Work required: Repeat back every line of the data, exactly.

Information:

[src/hdl/pab_port_b_regs.vh]
// constants for the port b alternate function override block
`ifndef PAB_PORT_B_REGS_VH
`define PAB_PORT_B_REGS_VH

// port width and reset values of the port bits (tri-state after reset)
`define PAB_WIDTH        8
`define PAB_DIR_RST      8'h00
`define PAB_OUT_RST      8'h00
`define PAB_PIN_RST      8'h00

// field positions of the port b alternate functions
`define PAB_BIT_TIMER2_A 7
`define PAB_BIT_TIMER1_B 6
`define PAB_BIT_TIMER1_A 5
`define PAB_BIT_TIMER0_A 4
`define PAB_BIT_MISO     3
`define PAB_BIT_MOSI     2
`define PAB_BIT_SCK      1
`define PAB_BIT_SS       0

// pin change source number carried by port b bit 0
`define PAB_PCINT_BASE   8

`endif

[src/hdl/pab_sync2.v]
// two flip-flop synchroniser for a vector of pad levels
`timescale 1ns/10ps

module pab_sync2 #(
  parameter WIDTH = 8
) (
  input  wire             mclk_i,
  input  wire             reset_i,
  input  wire             ce_i,
  input  wire [WIDTH-1:0] async_i,
  output wire [WIDTH-1:0] sync_o
);

  reg [WIDTH-1:0] stage1;
  reg [WIDTH-1:0] stage2;

  // stage1 is read by stage2 only, to keep metastability contained
  always @(posedge mclk_i) begin
    if (reset_i) begin
      stage1 <= {WIDTH{1'b0}};
      stage2 <= {WIDTH{1'b0}};
    end else if (ce_i) begin
      stage1 <= async_i;
      stage2 <= stage1;
    end
  end

  assign sync_o = stage2;

endmodule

Output below:
[src/hdl/pab_port_b_regs.vh]
// constants for the port b alternate function override block
`ifndef PAB_PORT_B_REGS_VH
`define PAB_PORT_B_REGS_VH

// port width and reset values of the port bits (tri-state after reset)
`define PAB_WIDTH        8
`define PAB_DIR_RST      8'h00
`define PAB_OUT_RST      8'h00
`define PAB_PIN_RST      8'h00

// field positions of the port b alternate functions
`define PAB_BIT_TIMER2_A 7
`define PAB_BIT_TIMER1_B 6
`define PAB_BIT_TIMER1_A 5
`define PAB_BIT_TIMER0_A 4
`define PAB_BIT_MISO     3
`define PAB_BIT_MOSI     2
`define PAB_BIT_SCK      1
`define PAB_BIT_SS       0

// pin change source number carried by port b bit 0
`define PAB_PCINT_BASE   8

`endif

[src/hdl/pab_sync2.v]
// two flip-flop synchroniser for a vector of pad levels
`timescale 1ns/10ps

module pab_sync2 #(
  parameter WIDTH = 8
) (
  input  wire             mclk_i,
  input  wire             reset_i,
  input  wire             ce_i,
  input  wire [WIDTH-1:0] async_i,
  output wire [WIDTH-1:0] sync_o
);

  reg [WIDTH-1:0] stage1;
  reg [WIDTH-1:0] stage2;

  // stage1 is read by stage2 only, to keep metastability contained
  always @(posedge mclk_i) begin
    if (reset_i) begin
      stage1 <= {WIDTH{1'b0}};
      stage2 <= {WIDTH{1'b0}};
    end else if (ce_i) begin
      stage1 <= async_i;
      stage2 <= stage1;
    end
  end

  assign sync_o = stage2;

endmodule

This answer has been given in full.